* PROVIDED MATERIAL:
[config.mk]
export PLATFORM = sky130hd
export DESIGN_NAME = heartbeat_membership_table
export DESIGN_NICKNAME = d
export VERILOG_FILES = /design/src/rtl/hbmt_pkg.sv /design/src/rtl/hbmt_eval.sv /design/src/rtl/heartbeat_membership_table.sv
export VERILOG_INCLUDE_DIRS = /design/src /design/src/rtl
export SDC_FILE = /design/constraint.sdc
export NUM_CORES = 2
export LEC_CHECK = 0
export CAP_MARGIN = 20
export CORE_MARGIN = 1
export CORE_UTILIZATION = 28
export DETAILED_ROUTE_END_ITERATION = 10
export DONT_BUFFER_PORTS = 1
export PLACE_DENSITY = 0.46
export SLEW_MARGIN = 0
export SYNTH_ARGS = -nofsm -noshare
export SYNTH_HDL_FRONTEND = slang
export SYNTH_SLANG_ARGS = --single-unit
[constraint.sdc]
create_clock -name clk_i -period 10.4 [get_ports clk_i]
set_input_delay 2.08 -clock clk_i [delete_from_list [all_inputs] [get_ports clk_i]]
set_output_delay 2.08 -clock clk_i [all_outputs]
set_load 0.05 [all_outputs]
[src/rtl/heartbeat_membership_table_defines.svh]
// Assertion macros shared by the heartbeat membership table RTL.
`ifndef HEARTBEAT_MEMBERSHIP_TABLE_DEFINES_SVH
`define HEARTBEAT_MEMBERSHIP_TABLE_DEFINES_SVH

`ifndef SYNTHESIS
`define HBMT_ASSERT(lbl, clk, rstn, prop, msg) \
  lbl: assert property (@(posedge clk) disable iff (!rstn) prop) else $error(msg);
`define HBMT_ASSERT_NEVER(lbl, clk, rstn, cond, msg) \
  `HBMT_ASSERT(lbl, clk, rstn, !(cond), msg)
`else
`define HBMT_ASSERT(lbl, clk, rstn, prop, msg)
`define HBMT_ASSERT_NEVER(lbl, clk, rstn, cond, msg)
`endif

`endif

[src/rtl/hbmt_pkg.sv]
// Types and constants of the heartbeat membership table.
package hbmt_pkg;

  localparam int ID_W   = 32;
  localparam int PORT_W = 16;
  localparam int BEAT_W = 32;
  localparam int TMO_W  = 16;
  localparam int CFG_W  = 32;
  localparam int DATA_W = ID_W + PORT_W + BEAT_W;

  localparam logic [TMO_W-1:0] TIMEOUT_RESET = 16'd40;

  // Operation codes carried in the input tuser.
  localparam logic [1:0] OP_BEAT     = 2'd0;
  localparam logic [1:0] OP_SCAN     = 2'd1;
  localparam logic [1:0] OP_GOSSIP   = 2'd2;
  localparam logic [1:0] OP_RESERVED = 2'd3;

  // Configuration register indexes.
  localparam logic [1:0] CFG_LOCAL_ID   = 2'd0;
  localparam logic [1:0] CFG_LOCAL_PORT = 2'd1;
  localparam logic [1:0] CFG_TIMEOUT    = 2'd2;

  typedef enum logic [2:0] {
    KIND_ADDED   = 3'd0,
    KIND_UPDATED = 3'd1,
    KIND_STALE   = 3'd2,
    KIND_SELF    = 3'd3,
    KIND_FULL    = 3'd4,
    KIND_REMOVED = 3'd5,
    KIND_NONE    = 3'd6,
    KIND_GOSSIP  = 3'd7
  } kind_e;

  typedef struct packed {
    logic [ID_W-1:0]   ident;
    logic [PORT_W-1:0] port;
    logic [BEAT_W-1:0] beat;
    logic              dead;
  } row_t;

  typedef struct packed {
    logic id_match;
    logic newer;
    logic lag_out;
  } eval_t;

endpackage

[src/rtl/hbmt_eval.sv]
// Shared compare unit: matches one table row against the current item and the local beat.
module hbmt_eval
  import hbmt_pkg::*;
(
  input  row_t              row_i,
  input  logic [ID_W-1:0]   id_i,
  input  logic [BEAT_W-1:0] beat_i,
  input  logic [BEAT_W-1:0] own_beat_i,
  input  logic [TMO_W-1:0]  timeout_i,
  output eval_t             eval_o
);

  logic [BEAT_W-1:0] lag;

  // The lag wraps modulo 2^32; a negative lag never times out.
  assign lag = own_beat_i - row_i.beat;

  assign eval_o.id_match = (row_i.ident == id_i);
  assign eval_o.newer    = (row_i.beat < beat_i);
  assign eval_o.lag_out  = !lag[BEAT_W-1] &&
                           (lag > {{(BEAT_W-TMO_W){1'b0}}, timeout_i});

endmodule

[src/rtl/heartbeat_membership_table.sv]
// Top level of the heartbeat membership table with its sequencer and row memory.
//
//  Channel  | Handshake                        | Payload
//  ---------+----------------------------------+---------------------------------------
//  s_axis   | s_axis_tvalid_i / s_axis_tready_o | tuser: operation; tdata: id, port, beat
//  m_axis   | m_axis_tvalid_o / m_axis_tready_i | tuser: kind; tdata: id, port, beat; tlast
//  cfg      | cfg_we_i (no wait)               | cfg_idx_i, cfg_wdata_i
//
// A scan and a gossip dump walk every stored entry; a heartbeat walk stops at a match.
// The single read port of the row memory sets the pace: one row is compared per cycle
// unless the walk pauses as described below.
// Results leave through a one-deep holding register and an output register, so the walk
// pauses only when a result is found while both are occupied.
// No clearing pass is needed after reset; the entry count bounds every read.
`include "heartbeat_membership_table_defines.svh"

module heartbeat_membership_table
  import hbmt_pkg::*;
#(
  parameter int ENTRIES = 32
) (
  input  logic              clk_i,
  input  logic              rst_ni,
  input  logic              cfg_we_i,
  input  logic [1:0]        cfg_idx_i,
  input  logic [CFG_W-1:0]  cfg_wdata_i,
  input  logic              s_axis_tvalid_i,
  output logic              s_axis_tready_o,
  input  logic [DATA_W-1:0] s_axis_tdata_i,   // member_id, member_port, member_beat
  input  logic [1:0]        s_axis_tuser_i,   // operation
  output logic              m_axis_tvalid_o,
  input  logic              m_axis_tready_i,
  output logic [DATA_W-1:0] m_axis_tdata_o,   // out_id, out_port, out_beat
  output logic [2:0]        m_axis_tuser_o,   // kind
  output logic              m_axis_tlast_o
);

  localparam int IW = (ENTRIES > 1) ? $clog2(ENTRIES) : 1;
  localparam int CW = $clog2(ENTRIES + 1);

  typedef enum logic [1:0] {
    ST_IDLE,
    ST_WALK,
    ST_APPEND,
    ST_FIN
  } state_e;

  state_e            state_q;
  logic [1:0]        op_q;
  logic [ID_W-1:0]   id_q;
  logic [PORT_W-1:0] port_q;
  logic [BEAT_W-1:0] beat_q;
  logic [IW-1:0]     idx_q;
  logic [CW-1:0]     cnt_q;
  logic [BEAT_W-1:0] own_beat_q;
  logic [ID_W-1:0]   local_id_q;
  logic [PORT_W-1:0] local_port_q;
  logic [TMO_W-1:0]  timeout_q;

  logic              pend_valid_q;
  kind_e             pend_kind_q;
  logic [ID_W-1:0]   pend_id_q;
  logic [PORT_W-1:0] pend_port_q;
  logic [BEAT_W-1:0] pend_beat_q;

  logic              out_valid_q;
  kind_e             out_kind_q;
  logic [ID_W-1:0]   out_id_q;
  logic [PORT_W-1:0] out_port_q;
  logic [BEAT_W-1:0] out_beat_q;
  logic              out_last_q;

  row_t              mem_q [ENTRIES];
  row_t              rd_row_q;

  // Input payload fields.
  logic [ID_W-1:0]   in_id;
  logic [PORT_W-1:0] in_port;
  logic [BEAT_W-1:0] in_beat;
  logic              accept;

  eval_t             ev;
  logic              out_free;
  logic              out_load;
  logic [CW-1:0]     cnt_m1;
  logic [IW-1:0]     last_idx;
  logic              has_res;
  kind_e             res_kind;
  logic [ID_W-1:0]   res_id;
  logic [PORT_W-1:0] res_port;
  logic [BEAT_W-1:0] res_beat;
  logic              res_wr;
  row_t              res_row;
  logic              walk_end;
  logic              stall;
  logic              advance;
  logic              rd_en;
  logic [IW-1:0]     rd_addr;
  logic              mem_we;
  logic [IW-1:0]     mem_addr;
  row_t              mem_row;

  assign in_id   = s_axis_tdata_i[ID_W-1:0];
  assign in_port = s_axis_tdata_i[ID_W+PORT_W-1:ID_W];
  assign in_beat = s_axis_tdata_i[DATA_W-1:ID_W+PORT_W];

  assign s_axis_tready_o = (state_q == ST_IDLE);
  assign accept          = s_axis_tvalid_i && s_axis_tready_o;

  assign m_axis_tvalid_o = out_valid_q;
  assign m_axis_tdata_o  = {out_beat_q, out_port_q, out_id_q};
  assign m_axis_tuser_o  = out_kind_q;
  assign m_axis_tlast_o  = out_last_q;

  assign out_free = !out_valid_q || m_axis_tready_i;
  assign cnt_m1   = cnt_q - CW'(1);
  assign last_idx = cnt_m1[IW-1:0];

  hbmt_eval u_eval (
    .row_i      (rd_row_q),
    .id_i       (id_q),
    .beat_i     (beat_q),
    .own_beat_i (own_beat_q),
    .timeout_i  (timeout_q),
    .eval_o     (ev)
  );

  // Decision for the row currently held in the read register.
  always_comb begin
    has_res  = 1'b0;
    res_kind = KIND_NONE;
    res_id   = rd_row_q.ident;
    res_port = rd_row_q.port;
    res_beat = rd_row_q.beat;
    res_wr   = 1'b0;
    res_row  = rd_row_q;
    walk_end = 1'b0;
    case (op_q)
      OP_BEAT: begin
        walk_end = ev.id_match || (idx_q == last_idx);
        if (ev.id_match) begin
          has_res = 1'b1;
          if (ev.newer) begin
            res_kind     = KIND_UPDATED;
            res_beat     = beat_q;
            res_wr       = 1'b1;
            res_row.beat = beat_q;
          end else begin
            res_kind = KIND_STALE;
          end
        end
      end
      OP_SCAN: begin
        walk_end = (idx_q == last_idx);
        if (!rd_row_q.dead && ev.lag_out) begin
          has_res      = 1'b1;
          res_kind     = KIND_REMOVED;
          res_wr       = 1'b1;
          res_row.dead = 1'b1;
        end
      end
      OP_GOSSIP: begin
        walk_end = (idx_q == '0);
        if (!rd_row_q.dead) begin
          has_res  = 1'b1;
          res_kind = KIND_GOSSIP;
        end
      end
      default: begin
        walk_end = 1'b1;
      end
    endcase
  end

  assign stall   = has_res && pend_valid_q && !out_free;
  assign advance = (state_q == ST_WALK) && !stall;

  // The output register takes a new item in this cycle.
  assign out_load = (advance && has_res && pend_valid_q) || (state_q == ST_FIN && out_free);

  // Row memory access: one read and one write per cycle.
  always_comb begin
    rd_en    = 1'b0;
    rd_addr  = '0;
    mem_we   = 1'b0;
    mem_addr = idx_q;
    mem_row  = res_row;
    if (accept && cnt_q != '0) begin
      case (s_axis_tuser_i)
        OP_BEAT: begin
          rd_en = (in_id != local_id_q);
        end
        OP_SCAN: begin
          rd_en = 1'b1;
        end
        OP_GOSSIP: begin
          rd_en   = 1'b1;
          rd_addr = last_idx;
        end
        default: begin
          rd_en = 1'b0;
        end
      endcase
    end
    if (advance && !walk_end) begin
      rd_en   = 1'b1;
      rd_addr = (op_q == OP_GOSSIP) ? idx_q - IW'(1) : idx_q + IW'(1);
    end
    if (advance && res_wr) begin
      mem_we = 1'b1;
    end
    if (state_q == ST_APPEND && cnt_q < CW'(ENTRIES)) begin
      mem_we   = 1'b1;
      mem_addr = cnt_q[IW-1:0];
      mem_row  = '{ident: id_q, port: port_q, beat: beat_q, dead: 1'b0};
    end
  end

  always_ff @(posedge clk_i) begin
    if (mem_we) begin
      mem_q[mem_addr] <= mem_row;
    end
    if (rd_en) begin
      rd_row_q <= mem_q[rd_addr];
    end
  end

  always_ff @(posedge clk_i or negedge rst_ni) begin
    if (!rst_ni) begin
      state_q      <= ST_IDLE;
      op_q         <= OP_BEAT;
      id_q         <= '0;
      port_q       <= '0;
      beat_q       <= '0;
      idx_q        <= '0;
      cnt_q        <= '0;
      own_beat_q   <= '0;
      local_id_q   <= '0;
      local_port_q <= '0;
      timeout_q    <= TIMEOUT_RESET;
      pend_valid_q <= 1'b0;
      pend_kind_q  <= KIND_NONE;
      pend_id_q    <= '0;
      pend_port_q  <= '0;
      pend_beat_q  <= '0;
      out_valid_q  <= 1'b0;
      out_kind_q   <= KIND_NONE;
      out_id_q     <= '0;
      out_port_q   <= '0;
      out_beat_q   <= '0;
      out_last_q   <= 1'b0;
    end else begin
      if (cfg_we_i) begin
        case (cfg_idx_i)
          CFG_LOCAL_ID:   local_id_q   <= cfg_wdata_i[ID_W-1:0];
          CFG_LOCAL_PORT: local_port_q <= cfg_wdata_i[PORT_W-1:0];
          CFG_TIMEOUT:    timeout_q    <= cfg_wdata_i[TMO_W-1:0];
          default: ;
        endcase
      end

      if (out_valid_q && m_axis_tready_i && !out_load) begin
        out_valid_q <= 1'b0;
      end

      case (state_q)
        ST_IDLE: begin
          if (accept) begin
            op_q   <= s_axis_tuser_i;
            id_q   <= in_id;
            port_q <= in_port;
            beat_q <= in_beat;
            idx_q  <= (s_axis_tuser_i == OP_GOSSIP) ? last_idx : '0;
            case (s_axis_tuser_i)
              OP_BEAT: begin
                if (in_id == local_id_q) begin
                  pend_valid_q <= 1'b1;
                  pend_kind_q  <= KIND_SELF;
                  pend_id_q    <= in_id;
                  pend_port_q  <= in_port;
                  pend_beat_q  <= in_beat;
                  state_q      <= ST_FIN;
                end else if (cnt_q == '0) begin
                  state_q <= ST_APPEND;
                end else begin
                  state_q <= ST_WALK;
                end
              end
              OP_SCAN: begin
                state_q <= (cnt_q == '0) ? ST_FIN : ST_WALK;
              end
              OP_GOSSIP: begin
                // The local record goes first; the walk then runs newest first.
                pend_valid_q <= 1'b1;
                pend_kind_q  <= KIND_GOSSIP;
                pend_id_q    <= local_id_q;
                pend_port_q  <= local_port_q;
                pend_beat_q  <= own_beat_q;
                own_beat_q   <= own_beat_q + BEAT_W'(1);
                state_q      <= (cnt_q == '0) ? ST_FIN : ST_WALK;
              end
              default: begin
                state_q <= ST_FIN;
              end
            endcase
          end
        end

        ST_WALK: begin
          if (advance) begin
            // A result is held back one step so that the final one can carry tlast.
            if (has_res) begin
              if (pend_valid_q) begin
                out_valid_q <= 1'b1;
                out_kind_q  <= pend_kind_q;
                out_id_q    <= pend_id_q;
                out_port_q  <= pend_port_q;
                out_beat_q  <= pend_beat_q;
                out_last_q  <= 1'b0;
              end
              pend_valid_q <= 1'b1;
              pend_kind_q  <= res_kind;
              pend_id_q    <= res_id;
              pend_port_q  <= res_port;
              pend_beat_q  <= res_beat;
            end
            if (walk_end) begin
              state_q <= (op_q == OP_BEAT && !ev.id_match) ? ST_APPEND : ST_FIN;
            end else begin
              idx_q <= rd_addr;
            end
          end
        end

        ST_APPEND: begin
          pend_valid_q <= 1'b1;
          pend_id_q    <= id_q;
          pend_port_q  <= port_q;
          pend_beat_q  <= beat_q;
          if (cnt_q < CW'(ENTRIES)) begin
            pend_kind_q <= KIND_ADDED;
            cnt_q       <= cnt_q + CW'(1);
          end else begin
            pend_kind_q <= KIND_FULL;
          end
          state_q <= ST_FIN;
        end

        ST_FIN: begin
          if (out_free) begin
            out_valid_q  <= 1'b1;
            out_last_q   <= 1'b1;
            pend_valid_q <= 1'b0;
            state_q      <= ST_IDLE;
            if (pend_valid_q) begin
              out_kind_q <= pend_kind_q;
              out_id_q   <= pend_id_q;
              out_port_q <= pend_port_q;
              out_beat_q <= pend_beat_q;
            end else begin
              out_kind_q <= KIND_NONE;
              out_id_q   <= '0;
              out_port_q <= '0;
              out_beat_q <= '0;
            end
          end
        end

        default: begin
          state_q <= ST_IDLE;
        end
      endcase
    end
  end

  `HBMT_ASSERT_NEVER(a_cnt_bound, clk_i, rst_ni, cnt_q > CW'(ENTRIES), "entry count overflow")
  `HBMT_ASSERT(a_idle_no_pend, clk_i, rst_ni, (state_q == ST_IDLE) |-> !pend_valid_q, "pending result left in idle")
  `HBMT_ASSERT(a_beat_inc, clk_i, rst_ni, (accept && s_axis_tuser_i == OP_GOSSIP) |=> (own_beat_q == $past(own_beat_q) + 32'd1), "local beat not advanced")
  `HBMT_ASSERT_NEVER(a_idle_no_write, clk_i, rst_ni, mem_we && state_q == ST_IDLE, "table written while idle")

endmodule
==> impl_metrics.yaml <==
floorplanning:
  die_y_um: 669.2
  die_w_um: 669.2
  start_util: 0.2818
  core_um2: 442400
  io_pins: 207
  dieArea_um2: 447800
  num_rows: 244
route:
  first_iter_violations: 8268
  via_count: 79530
  antenna_left: 0
  firstDrtPassIters: 5
  drc: 0
  drt_wl_total_um: 428100
  vias_per_cell: 5.269
  wl_per_cell_um: 28.37
cts:
  cts.sinks: 3033
  cts.clk_slew.worst_paths_ns: 0.06
  htree_num_levels: 5
  cts_tree: "built"
  post_cts_resize_count: 0
  cts-root-buf: "clkbuf_16"
  cts_hold_buffers: 0
  cts_buffers: 322
  worstSkewPairLatency_ns: 0.92
  clock_path_buffers: 4
  post-cts-setup-buffer-count: 0
worst_hold_path:
  hp-class: "flip-flop to flip-flop"
  min_path_cells: 2
  min_to: "pend_id_q[28]"
  hp-start: "pend_id_q[28]"
synth:
  synth_cell_type_count: 85
  synth_warnings: 0
  async_flop_share: 0.1187
  synth_area_um2: 124600
  ys_seq_elements: 3033
  ys.flop_type: "edfxtp_1"
  synth.net_count: 9184
  ys_seq_area_frac: 0.7163
  synth_edf_count: 2673
  synthCells: 8966
  avgSynthCellArea_um2: 13.90
global_routing:
  grt_usage: 0.1855
  overflow: 0
  grt_pass1_vias: 77540
  antenna_found_initial: 13
  grt_pass1_wl_um: 601500
  grt_max_degree: 361
finish:
  area.growth.synth_to_final_pct: 15.32
  layout-drive-gt1-share: 0.1225
  fill_cells: 43090
  nNetsFinal: 9149
pwr:
  powerDensity_nw_per_um2: 342.1
  peakVddDrop_v: 0.0002853
  leakagePower_nw: 48.82
timing:
  layout_setup_ws_ns: 2.588
  fmax_mhz: 128.0
  timing.final.crit_share: 0.7512
  period_minus_slack_ns: 7.812
  setup_viol: 0
  tightest_slew_ns: 1.212
  slew_violations: 0
  maxSlewHeadroom: 0.1919
  hold_viol_final: 0
  finClkSkew_ns: 0.06417
  rsz0062_at_grt: "no"
  tns_ns: 0
worst_setup_path:
  worstSetupEndpointType: "flip-flop"
  startpoint_type: "flip-flop"
  r2r_cells: 25
  crit_required_ns: 11.01
  rrSetupSlack_ns: 2.59
  r2r-start: "own_beat_q[0]"
  reg2reg_to: "res_id[14]"
  path_max_fanout: 77
  crit_arrival_ns: 8.42
  path_class: "flip-flop to flip-flop"
flow_run:
  cap_viol_max_count: 0
place:
  io_buffers: 0
  dp_slack_ns: 2.573
  gp_congestion: 0.8224
  place_hpwl_um: 235800
outcome:
  status: "finished clean"
[state kept, by name, summed over array words and instances (netlist names), 5 cells and up]
| name | flops |
|---|---|
| own_beat_q | 32 |
| out_beat_q | 32 |
| beat_q | 32 |
| mem_q | 2592 |
| res_id | 32 |
| out_id_q | 32 |
| local_port_q | 16 |
| timeout_q | 16 |
| idx_q | 5 |
| pend_port_q | 16 |
| rd_row_q | 33 |
| res_port | 16 |
| cnt_q | 6 |
| out_port_q | 16 |
| port_q | 16 |
| pend_id_q | 32 |
| local_id_q | 32 |
| pend_beat_q | 32 |
| id_q | 32 |
[layout make-up]
type	instances	area, um^2	area share
clock buffer	394	8549	0.05947
multi-input combinational	5196	32940	0.2291
antenna	11	27.53	0.0001915
clock inverter	177	1888	0.01313
inverter	106	397.9	0.002768
tap	5904	7387	0.05139
timing repair buffer	272	3278	0.02280
sequential	3033	89280	0.6211
[per-stage QoR]
step                std cells  utilization  cell area [um^2]  hold slack, ns  total power (W)
floorplan                8966            -            124700          0.4484          0.02939
global placement        14480       0.2999            132700          0.4640          0.03710
detailed placement      14500       0.3005            132900          0.4710          0.03745
CTS                     15070       0.3241            143400          0.4851          0.04911
global route            15080       0.3249            143700          0.4946          0.05125
finish                  15090       0.3250            143800          0.4794          0.04918
[routing by layer]
metal  track usage  vias up  part of all wire
met3       0.03239      603             0.074
met4       0.04607        4             0.025
met5             0        -          0.000079
li1              -    34160                 -
met2        0.2992     3140              0.46
met1        0.2583    41620              0.44
[Yosys cell counts, types with 170 or more instances]
| cell | n | share of area |
|---|---|---|
| nand3_1 | 278 | 0.011 |
| mux2i_1 | 172 | 0.014 |
| a21oi_1 | 184 | 0.0074 |
| a211oi_1 | 262 | 0.016 |
| edfxtp_1 | 2673 | 0.64 |
| nand2_1 | 1873 | 0.056 |
| mux2_2 | 196 | 0.018 |
| and3_1 | 265 | 0.013 |
| buf_2 | 170 | 0.0068 |
| a31oi_1 | 328 | 0.016 |
| a32oi_1 | 239 | 0.017 |
| o21ai_0 | 330 | 0.013 |
| clkbuf_1 | 394 | 0.012 |
| dfrtp_1 | 354 | 0.071 |
[critical path: stages, from the launching register on]
cell and delay, ns:
dfrtp_1 0.40, inv_1 0.09, ha_1 0.23, fa_1 0.41, and2b_1 0.24, o2111ai_1 0.20
a211oi_1 0.48, nor2_1 0.14, o21ai_0 0.21, xor2_1 0.18, ha_1 0.26, nand4_1 0.13
inv_1 0.06, a21oi_1 0.15, nand4_1 0.14, a211o_1 0.32, nor4_1 0.28, and4b_1 0.49
a211o_4 0.27, a21o_4 0.54, nand2_4 0.56, buf_4 0.61, a211oi_1 0.34, o21ai_0 0.14
a31oi_1 0.44, a22oi_1 0.13
[placed cells by master, fill, tap and decap left out, types with 24 or more instances in the layout]
master     count
a32oi_1      239
a22o_1        32
clkbuf_16    331
a211o_1       33
bufinv_16     37
o211ai_1      87
buf_4        177
o21ai_2       28
mux2_2       195
clkinv_1      50
inv_1        106
a22oi_1      160
o2111ai_1     82
xor2_1        57
a211oi_1     262
ha_1          91
a21oi_1      183
a31oi_1      327
o21ai_0      299
clkinv_2      55
clkbuf_1      60
nor2b_1       44
dfrtp_1      354
mux4_2        80
xnor2_1       74
a21o_1        24
nor2_1        62
buf_12        72
nand2_1     1871
nor2_4        39
nand3_1      277
and3_1       265
mux2i_1      172
edfxtp_1    2673
nand4_1       33
[cells by family (layout without fill, tap and decap cells)]
logic type,Yosys count,count (layout),synth area share
flip-flops,3033,3033,0.7163
AND/OR/NAND/NOR,2682,2682,0.09262
AO/OA/AOI/OAI,1837,1837,0.1015
buffers and inverters,737,949,0.02445
multiplexers,449,449,0.04608
XOR/XNOR,131,131,0.009205
adder cells (fa/ha/maj),97,97,0.009857
other,0,11,0
[report_power, final]
group / leakage (nW) / total, W / switching [W] / internal (W)
combinational: 15.1 / 0.0187 / 0.0135 / 0.00524
clock: 5.10 / 0.0116 / 0.00486 / 0.00677
sequential: 28.6 / 0.0189 / 0.00148 / 0.0174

* EXERCISE DIRECTIONS:
Your answer should consist of the lines from the line with "fill_cells: 43090" to the line with "period_minus_slack_ns: 7.812" above, repeated exactly, both ends included.

* TASK RESULT:
  fill_cells: 43090
  nNetsFinal: 9149
pwr:
  powerDensity_nw_per_um2: 342.1
  peakVddDrop_v: 0.0002853
  leakagePower_nw: 48.82
timing:
  layout_setup_ws_ns: 2.588
  fmax_mhz: 128.0
  timing.final.crit_share: 0.7512
  period_minus_slack_ns: 7.812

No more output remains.